Anorexia Nervosa


     Turn
on any television show or look through any teen magazine, and what do you
usually see? You will probably notice at least one ad for a food product that is
being eaten by happy and good looking people. What is the message being sent to
our adolescents today? Is it better to eat good food or be thin like a model?

This is a hard choice that teenage girls have to face everyday. Most people
believe that thinner is better. Anorexia nervosa is an eating disorder that
usually strikes women. The term anorexia means "loss of appetite". Of the 7
million women from age 15 to 35 who have an eating disorder, many will die from
the complications of anorexia. They suffer from eating disorders because of
anger, depression, and the wish to be thin. Teens that control their body weight
gives them a sense of control in their lives. Someone that suffers from an
eating disorder is a person that uses food to work out emotional problems and
tries to get rid of feelings by eating or dieting. But what influences dieting
in the first place? Psychological influences and genetics are the main
influences on eating disorders in general. Mothers of anorexics are themselves
focused on their own weight and appearance. Woman struggle to make their bodies
conform to the ideal female body and appearance. Anorexia nervosa is defined as
a disorder in which a person becomes noticeably underweight, yet feels fat and
fears becoming obese. Of all anorexics, 95% of them are women under twenty. This
usually begins as a weight-loss diet and develops in adolescence. Anorexics
never believe that they are thin enough and they limit their intake of food.

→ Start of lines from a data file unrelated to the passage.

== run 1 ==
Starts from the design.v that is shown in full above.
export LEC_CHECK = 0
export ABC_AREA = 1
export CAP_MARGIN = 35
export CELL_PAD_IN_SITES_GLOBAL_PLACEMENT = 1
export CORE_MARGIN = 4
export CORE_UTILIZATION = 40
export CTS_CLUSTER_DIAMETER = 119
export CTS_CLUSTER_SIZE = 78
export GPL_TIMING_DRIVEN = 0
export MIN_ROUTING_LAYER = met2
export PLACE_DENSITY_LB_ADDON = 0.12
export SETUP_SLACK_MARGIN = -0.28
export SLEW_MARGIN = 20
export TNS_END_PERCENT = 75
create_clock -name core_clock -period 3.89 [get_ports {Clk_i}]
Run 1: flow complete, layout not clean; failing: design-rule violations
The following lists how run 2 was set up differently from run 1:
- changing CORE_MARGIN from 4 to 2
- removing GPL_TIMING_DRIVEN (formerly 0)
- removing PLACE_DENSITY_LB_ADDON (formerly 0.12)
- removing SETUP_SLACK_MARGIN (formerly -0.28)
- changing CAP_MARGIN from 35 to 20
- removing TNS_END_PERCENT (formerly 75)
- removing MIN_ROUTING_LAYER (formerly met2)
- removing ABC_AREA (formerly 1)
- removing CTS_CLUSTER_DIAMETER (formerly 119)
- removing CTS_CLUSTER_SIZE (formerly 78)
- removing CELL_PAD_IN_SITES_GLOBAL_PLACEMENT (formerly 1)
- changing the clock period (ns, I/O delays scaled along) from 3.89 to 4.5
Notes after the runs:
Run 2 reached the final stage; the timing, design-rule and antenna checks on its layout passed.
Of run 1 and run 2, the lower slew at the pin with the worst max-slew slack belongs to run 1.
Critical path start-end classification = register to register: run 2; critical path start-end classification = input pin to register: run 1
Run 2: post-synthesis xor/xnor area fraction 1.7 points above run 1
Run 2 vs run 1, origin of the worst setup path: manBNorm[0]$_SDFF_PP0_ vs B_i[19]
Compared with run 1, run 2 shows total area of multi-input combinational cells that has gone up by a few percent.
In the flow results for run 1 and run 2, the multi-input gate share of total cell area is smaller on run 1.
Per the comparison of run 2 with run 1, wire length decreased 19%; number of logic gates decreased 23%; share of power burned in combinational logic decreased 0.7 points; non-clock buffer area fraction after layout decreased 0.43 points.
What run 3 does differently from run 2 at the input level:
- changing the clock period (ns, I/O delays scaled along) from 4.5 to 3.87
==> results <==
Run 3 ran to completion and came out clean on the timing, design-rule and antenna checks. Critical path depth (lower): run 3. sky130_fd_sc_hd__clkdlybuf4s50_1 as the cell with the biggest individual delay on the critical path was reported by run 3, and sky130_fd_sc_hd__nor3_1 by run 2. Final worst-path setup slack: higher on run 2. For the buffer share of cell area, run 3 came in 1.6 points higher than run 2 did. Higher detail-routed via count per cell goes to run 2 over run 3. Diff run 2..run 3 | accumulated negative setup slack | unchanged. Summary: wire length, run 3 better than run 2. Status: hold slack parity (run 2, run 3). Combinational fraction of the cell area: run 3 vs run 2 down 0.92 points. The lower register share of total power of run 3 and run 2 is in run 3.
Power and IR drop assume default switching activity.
run A:
## fmad_fp32
module fmad_fp32
  (
   input         clk,
   input         reset,
   input         req,
   input [31:0]  x,
   input [31:0]  y,
   input [31:0]  z,
   output [31:0] rslt,
   output [4:0]  flag
   );
Size in the first run: roughly 340 flip-flops, roughly 140 I/O pins, ~52,000 sq um of cells after synthesis.
clock: 14.7 ns
lec_check: 0
cap_margin: 20
cell_pad_in_sites_detail_placement: 1
core_aspect_ratio: 1.72
core_margin: 8
core_utilization: 40
gpl_routability_driven: 1
min_routing_layer: met2
setup_slack_margin: -0.65
slew_margin: 20
run.sh (not shown) runs the stock make flow with config.mk's settings and CLKGATE_MAP_FILE=.
| run A | all stages done | FAIL | setup timing |
Here is what was changed in the inputs of run B compared with run A.
- a deleted CELL_PAD_IN_SITES_DETAIL_PLACEMENT that had been 1
- a deleted GPL_ROUTABILITY_DRIVEN that had been 1
- a deleted MIN_ROUTING_LAYER that had been met2
- a change of CORE_UTILIZATION from 40 to 58
- a change of CORE_MARGIN from 8 to 2
- a deleted SETUP_SLACK_MARGIN that had been -0.65
- a deleted CORE_ASPECT_RATIO that had been 1.72
- a change of the clock period (ns, I/O delays scaled along) from 14.7 to 9.35
Findings:
- Critical path capture point: fmad.add[80] -> run A, fmad.add[79] -> run B
- In run B, fraction of standard cell area that is sequential is lower than in run A.
- Taking run A as the reference point, the maximum operating frequency of run B falls by about 3.4%.
- Sort run B and run A by number of standard-cell rows in the floorplan desc -> top: run A
- The first-pass GRT wire length in run B is 0.903 times that in run A.
- Of run B and run A, not a single run came through the flow clean.
- In run B the implementation completed, yet the final layout does not meet the checks, the culprit being setup timing.
- In the flow results for run B and run A, the instance area at placement is larger on run B.
The inputs of run C differ from those of run B as listed below.
- CTS_CLUSTER_SIZE newly set to 17
- CTS_CLUSTER_DIAMETER newly set to 209
- CAP_MARGIN changed from 20 to 15
- ABC_AREA newly set to 1
- CORE_UTILIZATION changed from 58 to 72
- the clock period (ns, I/O delays scaled along) changed from 9.35 to 13.6
==> results <==
Having completed the whole flow, run C delivered a layout that passed the timing, DRC and antenna checks.
In the metrics for run C and run B, the one carrying the lower setup slack is run B.
From run B to run C the numbers moved as follows: count of H-tree levels built during CTS went down by 1; number of logic gates went up by 9.1%.
[compare] base=run B new=run C: fraction of the cycle the final worst path needs decreased by 79 points relative to the old numbers, die area decreased by 20% relative to the old numbers.
Setup slack after placement improves in run C relative to run B.
In terms of count of pins over their slew limit, run B and run C differ only marginally.
Run C vs run B, kind of critical path: input pin to flip-flop vs flip-flop to flip-flop
Diff run B -> run C | largest stage delay on the critical path | increase of 0.33 ns
A endpoint of the worst setup timing path of fmad.mul[47] is what run C shows, while fmad.add[79] belongs to run B.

They see themselves as "too fat", no amount of food is small enough, and no
weight is ever low enough. By starving themselves, it helps them deal with
normal pressures of life as a teenage girl in society. They begin to pull away
from those around them even before the disorder begins. The pattern of
withdrawal makes it difficult for others to realize the disorder. Generally, an
observation of physical symptoms will quickly confirm the diagnosis of anorexia.

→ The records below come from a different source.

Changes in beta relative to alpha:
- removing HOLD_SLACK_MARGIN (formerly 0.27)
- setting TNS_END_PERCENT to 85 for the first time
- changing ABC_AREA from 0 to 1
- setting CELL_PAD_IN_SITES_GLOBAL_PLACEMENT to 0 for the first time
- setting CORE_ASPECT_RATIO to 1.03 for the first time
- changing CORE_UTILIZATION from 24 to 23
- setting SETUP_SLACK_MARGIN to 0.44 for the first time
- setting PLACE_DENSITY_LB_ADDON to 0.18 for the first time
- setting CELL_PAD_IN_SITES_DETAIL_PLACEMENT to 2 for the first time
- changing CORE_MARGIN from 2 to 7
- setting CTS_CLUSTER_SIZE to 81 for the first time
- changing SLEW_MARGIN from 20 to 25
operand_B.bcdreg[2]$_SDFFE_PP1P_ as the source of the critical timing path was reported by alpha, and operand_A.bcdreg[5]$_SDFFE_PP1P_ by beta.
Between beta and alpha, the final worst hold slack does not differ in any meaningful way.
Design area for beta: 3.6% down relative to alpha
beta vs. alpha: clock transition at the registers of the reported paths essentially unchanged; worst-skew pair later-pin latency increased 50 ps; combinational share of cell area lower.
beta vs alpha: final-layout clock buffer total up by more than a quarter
## convolution_stage2
module convolution_stage2 (
          in1,
          in2,
          in3,
          in4,
          in5,
          in6,
          in7,
          in8,
          clk,
          rst,
          start,
          conv_out
  );
input [99:0] in1, in2, in3, in4, in5, in6, in7, in8;
input         clk, rst, start;
output reg [7:0] conv_out;
wire  [3:0]  in1_1, in1_2, in1_3, in1_4, in1_5, in1_6, in1_7, in1_8, in1_9, in1_10, in1_11, in1_12, in1_13;
wire [3:0]   in1_14, in1_15, in1_16, in1_17, in1_18, in1_19, in1_20, in1_21, in1_22, in1_23, in1_24, in1_25;
wire  [3:0]  in2_1, in2_2, in2_3, in2_4, in2_5, in2_6, in2_7, in2_8, in2_9, in2_10, in2_11, in2_12, in2_13;
wire [3:0]   in2_14, in2_15, in2_16, in2_17, in2_18, in2_19, in2_20, in2_21, in2_22, in2_23, in2_24, in2_25;
wire  [3:0]  in3_1, in3_2, in3_3, in3_4, in3_5, in3_6, in3_7, in3_8, in3_9, in3_10, in3_11, in3_12, in3_13;
wire [3:0]   in3_14, in3_15, in3_16, in3_17, in3_18, in3_19, in3_20, in3_21, in3_22, in3_23, in3_24, in3_25;
wire  [3:0]  in4_1, in4_2, in4_3, in4_4, in4_5, in4_6, in4_7, in4_8, in4_9, in4_10, in4_11, in4_12, in4_13;
wire [3:0]   in4_14, in4_15, in4_16, in4_17, in4_18, in4_19, in4_20, in4_21, in4_22, in4_23, in4_24, in4_25;
wire  [3:0]  in5_1, in5_2, in5_3, in5_4, in5_5, in5_6, in5_7, in5_8, in5_9, in5_10, in5_11, in5_12, in5_13;
wire [3:0]   in5_14, in5_15, in5_16, in5_17, in5_18, in5_19, in5_20, in5_21, in5_22, in5_23, in5_24, in5_25;
wire  [3:0]  in6_1, in6_2, in6_3, in6_4, in6_5, in6_6, in6_7, in6_8, in6_9, in6_10, in6_11, in6_12, in6_13;
wire [3:0]   in6_14, in6_15, in6_16, in6_17, in6_18, in6_19, in6_20, in6_21, in6_22, in6_23, in6_24, in6_25;
wire  [3:0]  in7_1, in7_2, in7_3, in7_4, in7_5, in7_6, in7_7, in7_8, in7_9, in7_10, in7_11, in7_12, in7_13;
wire [3:0]   in7_14, in7_15, in7_16, in7_17, in7_18, in7_19, in7_20, in7_21, in7_22, in7_23, in7_24, in7_25;
wire  [3:0]  in8_1, in8_2, in8_3, in8_4, in8_5, in8_6, in8_7, in8_8, in8_9, in8_10, in8_11, in8_12, in8_13;
wire [3:0]   in8_14, in8_15, in8_16, in8_17, in8_18, in8_19, in8_20, in8_21, in8_22, in8_23, in8_24, in8_25;
wire [8:0]   sum1, sum2, sum3, sum4;
wire  [7:0]  mul1_1, mul1_2, mul1_3, mul1_4, mul1_5, mul1_6, mul1_7, mul1_8, mul1_9, mul1_10, mul1_11, mul1_12, mul1_13;
  ...
Size: ~8 flip-flops, ~0.067 mm² of cells after synthesis.
==> flow/config.mk <==
export PLATFORM = sky130hd
export DESIGN_NAME = convolution_stage2
export DESIGN_NICKNAME = convolution_stage2
export VERILOG_FILES = /design/flow/design.v
export SDC_FILE = /design/flow/constraint.sdc
export NUM_CORES = 4
export LEC_CHECK = 0
export ABC_AREA = 1
export CAP_MARGIN = 20
export CORE_MARGIN = 2
export CORE_UTILIZATION = 72
export CTS_CLUSTER_DIAMETER = 126
export HOLD_SLACK_MARGIN = 0.28
export PLACE_DENSITY_LB_ADDON = 0.02
export SETUP_SLACK_MARGIN = 2.35
export SLEW_MARGIN = 20
==> flow/constraint.sdc <==
create_clock -name core_clock -period 8.01 [get_ports {clk}]
set_input_delay 1.6020 -clock core_clock [delete_from_list [all_inputs] [get_ports {clk}]]
set_output_delay 1.6020 -clock core_clock [all_outputs]
set_load 0.01 [all_outputs]
run.sh (not shown) runs the stock make flow with config.mk's settings and CLKGATE_MAP_FILE=.
The starting point never finished: it broke off in clock tree synthesis on DPL-0033.
== v6 ==
// conv_mac_unit
module conv_mac_unit (
	input wire aclk,
	input wire aresetn,
	input wire aclken,
	input wire[1:0] calfmt,
	input wire[8*16-1:0] mac_in_ftm,
	input wire[8*16-1:0] mac_in_wgt,
	input wire mac_in_ftm_masked,
	input wire[1:0] mac_in_info_along,
	input wire mac_in_valid,
	output wire[7:0] mac_out_exp,
	output wire[39:0] mac_out_frac,
	output wire[1:0] mac_out_info_along,
	output wire mac_out_valid
);
Settings: LEC_CHECK=0, ABC_AREA=1, CAP_MARGIN=15, CELL_PAD_IN_SITES_DETAIL_PLACEMENT=2, CORE_MARGIN=5, CORE_UTILIZATION=15, GPL_ROUTABILITY_DRIVEN=1, HOLD_SLACK_MARGIN=0.17, MAX_ROUTING_LAYER=met4, MIN_ROUTING_LAYER=met2, PLACE_DENSITY_LB_ADDON=0.2, SLEW_MARGIN=20, TNS_END_PERCENT=60; clock period 7.75 ns.
run.sh (not shown) runs the stock make flow with config.mk's settings and CLKGATE_MAP_FILE=.
## Diff of input files: v7 against v6
Settings: HOLD_SLACK_MARGIN removed (was 0.17); CORE_UTILIZATION changed from 15 to 57; MIN_ROUTING_LAYER removed (was met2); PLACE_DENSITY_LB_ADDON removed (was 0.2); ABC_AREA removed (was 1); GPL_ROUTABILITY_DRIVEN removed (was 1); CELL_PAD_IN_SITES_DETAIL_PLACEMENT removed (was 2); TNS_END_PERCENT removed (was 60); MAX_ROUTING_LAYER removed (was met4); CAP_MARGIN changed from 15 to 20; CORE_MARGIN changed from 5 to 2; the clock period (ns, I/O delays scaled along) changed from 7.75 to 4.27.
[summary]
The final reports for v7 and v6 show number of clock buffer instances in the layout lower in the former. Relative to v6, the multi-input logic cell count measured on v7 has decreased by more than 10%. Summary across v7 and v6: the single failing run is v7. v7: all stages done; final checks FAILED (setup timing). v7 vs v6 — sequential share of layout area dropped 0.19 points. Compared with v6, v7 shows number of gates resized after CTS higher by 924. For the initial standard-cell utilization of the core, v7 came in 42 points higher than v6 did. Of the two values seen for capturing instance or port of the critical path, mul_blk[6].mul_u.mul_res[30] was produced by v7 and mul_blk[2].mul_u.mul_res[29] by v6.

---

Starting RTL as in the previous note.
clock: 5.49 ns
lec_check: 0
cap_margin: 20
core_margin: 2
core_utilization: 70
setup_slack_margin: -0.32
slew_margin: 20
The first run completed, yet does not pass: setup timing.
Next try:
- CORE_UTILIZATION: 70 -> 40
- SETUP_SLACK_MARGIN: -0.32 -> default
- clock period: 5.49 -> 6.84 ns (I/O delays scaled with it)
After rerunning: The changed run finished clean. Wire length goes down by 14%. Synthesized area does not change. Worst setup slack gains 1.4 ns. Core utilization goes down by 39 points. Clock-buffer cell count goes up by 21. Hold slack gains 0.011 ns. Fmax goes up by 0.92%.
Next try:
- CORE_UTILIZATION: 40 -> 23
- clock period: 6.84 -> 10.7 ns (I/O delays scaled with it)
Wire length came out higher by 6.3%.
Cell area increases by 0.98%.
Count of clock-buffer cells in the layout goes down by 3.
Next try:
- ABC_AREA: default -> 1
- CORE_UTILIZATION: 23 -> 61
- clock period: 10.7 -> 5.98 ns (I/O delays scaled with it)
=>
- first-iteration DRC count rises by 31%
- count of clock-buffer cells in the layout rose by 5
- worst hold slack gets worse by 0.068 ns
- area after synthesis grows by 4.6%
- critical path depth rises by 14
- final area goes up by 3.3%
- non-clock buffer count climbs by 671
Next try:
- ABC_AREA: 1 -> default
- CORE_UTILIZATION: 61 -> 65
- clock period: 5.98 -> 3.99 ns (I/O delays scaled with it)
Result: The changed run completed, yet does not pass: setup timing; cell area rose by about 5.5%; die area fell by about 10%; register-to-register slack gets worse by 3.1 ns.

---

conv_mac_unit again, from the RTL that the note above started with.
export LEC_CHECK = 0
export CAP_MARGIN = 40
export CORE_MARGIN = 2
export CORE_UTILIZATION = 72
export CTS_CLUSTER_SIZE = 25
export HOLD_SLACK_MARGIN = -0.09
export MAX_ROUTING_LAYER = met4
export SETUP_SLACK_MARGIN = 0.51
export SLEW_MARGIN = 10
export TNS_END_PERCENT = 60
create_clock -name core_clock -period 3.88 [get_ports {aclk}]
The first run stopped in global routing (GRT-0232).
Next try:
CAP_MARGIN = 20   (was 40)
CORE_UTILIZATION = 40   (was 72)
CTS_CLUSTER_SIZE = unset   (was 25)
HOLD_SLACK_MARGIN = unset   (was -0.09)
MAX_ROUTING_LAYER = unset   (was met4)
SETUP_SLACK_MARGIN = unset   (was 0.51)
SLEW_MARGIN = 20   (was 10)
TNS_END_PERCENT = unset   (was 60)
clock period = 7.0 ns   (was 3.88 ns; I/O delays follow)
Result: Now the flow completed without violations; synthesized cell count does not change; synthesized area is unchanged; die area went up by well over a third.

---

Setup of run 1:
conv_mac_unit again, from the RTL that the note above started with.
make LEC_CHECK=0 CAP_MARGIN=20 CORE_MARGIN=2 CORE_UTILIZATION=40 GPL_TIMING_DRIVEN=0 SETUP_SLACK_MARGIN=0.05 SLEW_MARGIN=20 finish   # period 7.0 ns
Inputs modified between run 1 and run 2:
Settings: putting HOLD_SLACK_MARGIN at 0.01 where nothing was set; putting CELL_PAD_IN_SITES_GLOBAL_PLACEMENT at 1 where nothing was set; swapping 20 for 5 in CAP_MARGIN; putting GPL_ROUTABILITY_DRIVEN at 0 where nothing was set; swapping 20 for 10 in SLEW_MARGIN; putting CTS_CLUSTER_SIZE at 33 where nothing was set.
Findings:
Taking run 1 as the reference point, the number of signal-net buffers in the layout of run 2 rises by 3.9%. Between run 1 and run 2, the difference in sequential share of layout area is negligible. From run 2 to run 1, residual antenna-violating net count after detailed routing did not move at all. Run 2 | stages: all done | timing, DRC, antenna: all pass. The final layout from run 1, which completed every stage, passed the timing, design-rule and antenna checks at the end of the flow. In the metrics for run 1 and run 2, the one carrying the lower highest fanout seen on the critical path is run 2.
== oak ==
// drawing_line_top
module drawing_line_top(
    input logic clk,
    input logic rst,
    output logic Hsync,
    output logic Vsync,
    output logic [3:0] vgaRed,
    output logic [3:0] vgaGreen,
    output logic [3:0] vgaBlue,
    input logic [11:0] x0,y0,x1,y1,
    output logic disp_en,
    output logic vga_clk,
    output logic [11:0] v_cntr, h_cntr
    );
Settings: LEC_CHECK=0, CAP_MARGIN=20, CORE_MARGIN=4, CORE_UTILIZATION=38, CTS_CLUSTER_SIZE=99, MIN_ROUTING_LAYER=met2, SETUP_SLACK_MARGIN=0.75, SLEW_MARGIN=20, TNS_END_PERCENT=35; clock period 10.0 ns.
run.sh (not shown) runs the stock make flow with config.mk's settings and CLKGATE_MAP_FILE=.
--- input diff oak..pine ---
# oak
export LEC_CHECK = 0
export CAP_MARGIN = 20
export CORE_MARGIN = 4
export CORE_UTILIZATION = 38
export CTS_CLUSTER_SIZE = 99
export MIN_ROUTING_LAYER = met2
export SETUP_SLACK_MARGIN = 0.75
export SLEW_MARGIN = 20
export TNS_END_PERCENT = 35
create_clock -name core_clock -period 10.0 [get_ports {clk}]
# pine
export LEC_CHECK = 0
export CAP_MARGIN = 20
export CORE_MARGIN = 2
export CORE_UTILIZATION = 56
export SLEW_MARGIN = 20
create_clock -name core_clock -period 6.11 [get_ports {clk}]
[summary]
pine: flow completed, timing, DRC and antenna clean
Per the comparison of pine with oak, total placed cells including tap cells lower, logic depth of the worst register-to-register path rose by 2, clock buffer instance count of the final layout fell 7.5%, clock period minus final worst setup slack moved down.
Changes in birch relative to pine:
# pine
export LEC_CHECK = 0
export CAP_MARGIN = 20
export CORE_MARGIN = 2
export CORE_UTILIZATION = 56
export SLEW_MARGIN = 20
create_clock -name core_clock -period 6.11 [get_ports {clk}]
# birch
export LEC_CHECK = 0
export CAP_MARGIN = 20
export CORE_MARGIN = 2
export CORE_UTILIZATION = 40
export SLEW_MARGIN = 20
create_clock -name core_clock -period 6.11 [get_ports {clk}]
- birch: flow completed, timing, DRC and antenna clean
- Cmp birch and pine / cell area after layout / lower: pine
- Per the comparison of birch with pine, achievable frequency picked up an extra 7.8 MHz, power consumption lost 0.00040 W, via count fell by 1230.
- Compared to pine, birch has total core area 39% higher.
- The lower diode insertion count for antenna repair of birch and pine is in birch.
- Cmp birch vs pine: cell depth of the worst flop-to-flop path higher in birch
Setup changes, birch to maple
# birch
export LEC_CHECK = 0
export CAP_MARGIN = 20
export CORE_MARGIN = 2
export CORE_UTILIZATION = 40
export SLEW_MARGIN = 20
create_clock -name core_clock -period 6.11 [get_ports {clk}]
# maple
export LEC_CHECK = 0
export CAP_MARGIN = 20
export CORE_MARGIN = 4
export CORE_UTILIZATION = 40
export SETUP_SLACK_MARGIN = -0.85
export SLEW_MARGIN = 20
export TNS_END_PERCENT = 35
create_clock -name core_clock -period 10.0 [get_ports {clk}]
==> comparison <==
Compared with birch, maple shows a post-synthesis to final-layout area growth that is 0.49 points lower.
Compare maple and birch | reported leakage power lower: maple
Comparing maple and birch, the higher routed wirelength normalized by instance count is on maple.
Delta(cell area power density, maple - birch) < 0
Compared birch against maple; via count within noise.
Compared maple vs birch, and antenna diode count is up in maple.
Sort maple and birch by placed instance count, ascending, and maple comes first.
Origin of the worst setup path = drw1.y0[0]$_DFFE_PP1P_: birch; origin of the worst setup path = drw1.x1[3]$_DFFE_PP1P_: maple
Delta(power share of the clock group, maple - birch) > 0
Diff maple..birch | fraction of standard cell area that is sequential | negligible
In the reports for maple and birch, the larger global-route track usage on met2 belongs to birch.
Changes in cedar relative to maple:
# maple
export LEC_CHECK = 0
export CAP_MARGIN = 20
export CORE_MARGIN = 4
export CORE_UTILIZATION = 40
export SETUP_SLACK_MARGIN = -0.85
export SLEW_MARGIN = 20
export TNS_END_PERCENT = 35
create_clock -name core_clock -period 10.0 [get_ports {clk}]
# cedar
export LEC_CHECK = 0
export CAP_MARGIN = 20
export CORE_MARGIN = 2
export CORE_UTILIZATION = 58
export CTS_CLUSTER_SIZE = 97
export SLEW_MARGIN = 20
create_clock -name core_clock -period 6.79 [get_ports {clk}]
==> comparison <==
Compared with maple, in cedar largest net degree at the start of global routing moved up, register-to-register slack saw a decrease. STATUS die size: cedar wins against maple. Compared with maple, cedar ends up with a smaller final cell area.

drawing_line_top again, from the RTL that the note above started with.
Settings: LEC_CHECK=0, ABC_AREA=0, CAP_MARGIN=40, CELL_PAD_IN_SITES_GLOBAL_PLACEMENT=0, CORE_ASPECT_RATIO=0.55, CORE_MARGIN=2, CORE_UTILIZATION=56, MAX_ROUTING_LAYER=met4, PLACE_DENSITY_LB_ADDON=0.17, SLEW_MARGIN=30; clock period 8.64 ns.
The starting point finished clean.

These symptoms are identical to starvation. Signs of anorexia include weight
loss, loss of appetite, menstrual period stops, seeing food as an enemy,
continual exercise, and the fear of gaining weight. The physical signs of
anorexia include dizziness, insomnia, numbness in hands and feet, infections
that do not heal, heart failure, and bruises. Anorexia can lead to severe
medical problems and even death. At this time, there is no treatment program for
anorexia nervosa that is completely effective. There is no single personality
type of a person suffering from anorexia nervosa. People who develop anorexia
tend to share certain characteristics. Their parents often describe them as
model children, high achievers who have never once been in trouble. They are
perfectionists; they tend to be self critical. They also tend to be very
controlled people who stick to certain schedules and do not like changes in
routines. Most anorexics deny that they suffer from an eating disorder. The
first step to getting help with an eating disorder is to recognize that the
problem exists. Know that you have a problem and that you need to get help to
solve the problem. There are many ways to get help. By telling a friend, it
makes the problem seem more manageable and you know that there is someone that
will help guide you through the process of recovery. Support groups devoted to
eating disorders are available all over the country. They are groups of people
that share the same problem that you have and is led by an experienced counselor
or person who once had the problem and has recovered. By attending a support
group, it lets the person know that he or she is not alone and people are their
to help them recover completely. Counseling is also available through school or
a local social-service agency. A counselor is there to listen to your problem
and help you get through it. One last way to get help with an eating disorder is
to see a nutritionist. That person can help identify food allergies, cravings,
and other problems that may contribute to eating disorders. He or she can help
you develop a diet that will feel satisfying while helping the person to gain or
lose weight. Seeking help may be a painful experience for the anorexic. He or
she must face problems and feelings that have been avoided for a long period of
time. But best of all, acknowledging an eating disorder and committing himself
or herself to overcoming it means that he or she can look forward to the day
when food is not longer a terrifying temptation or a secret, it is just another
enjoyable and satisfying part of life.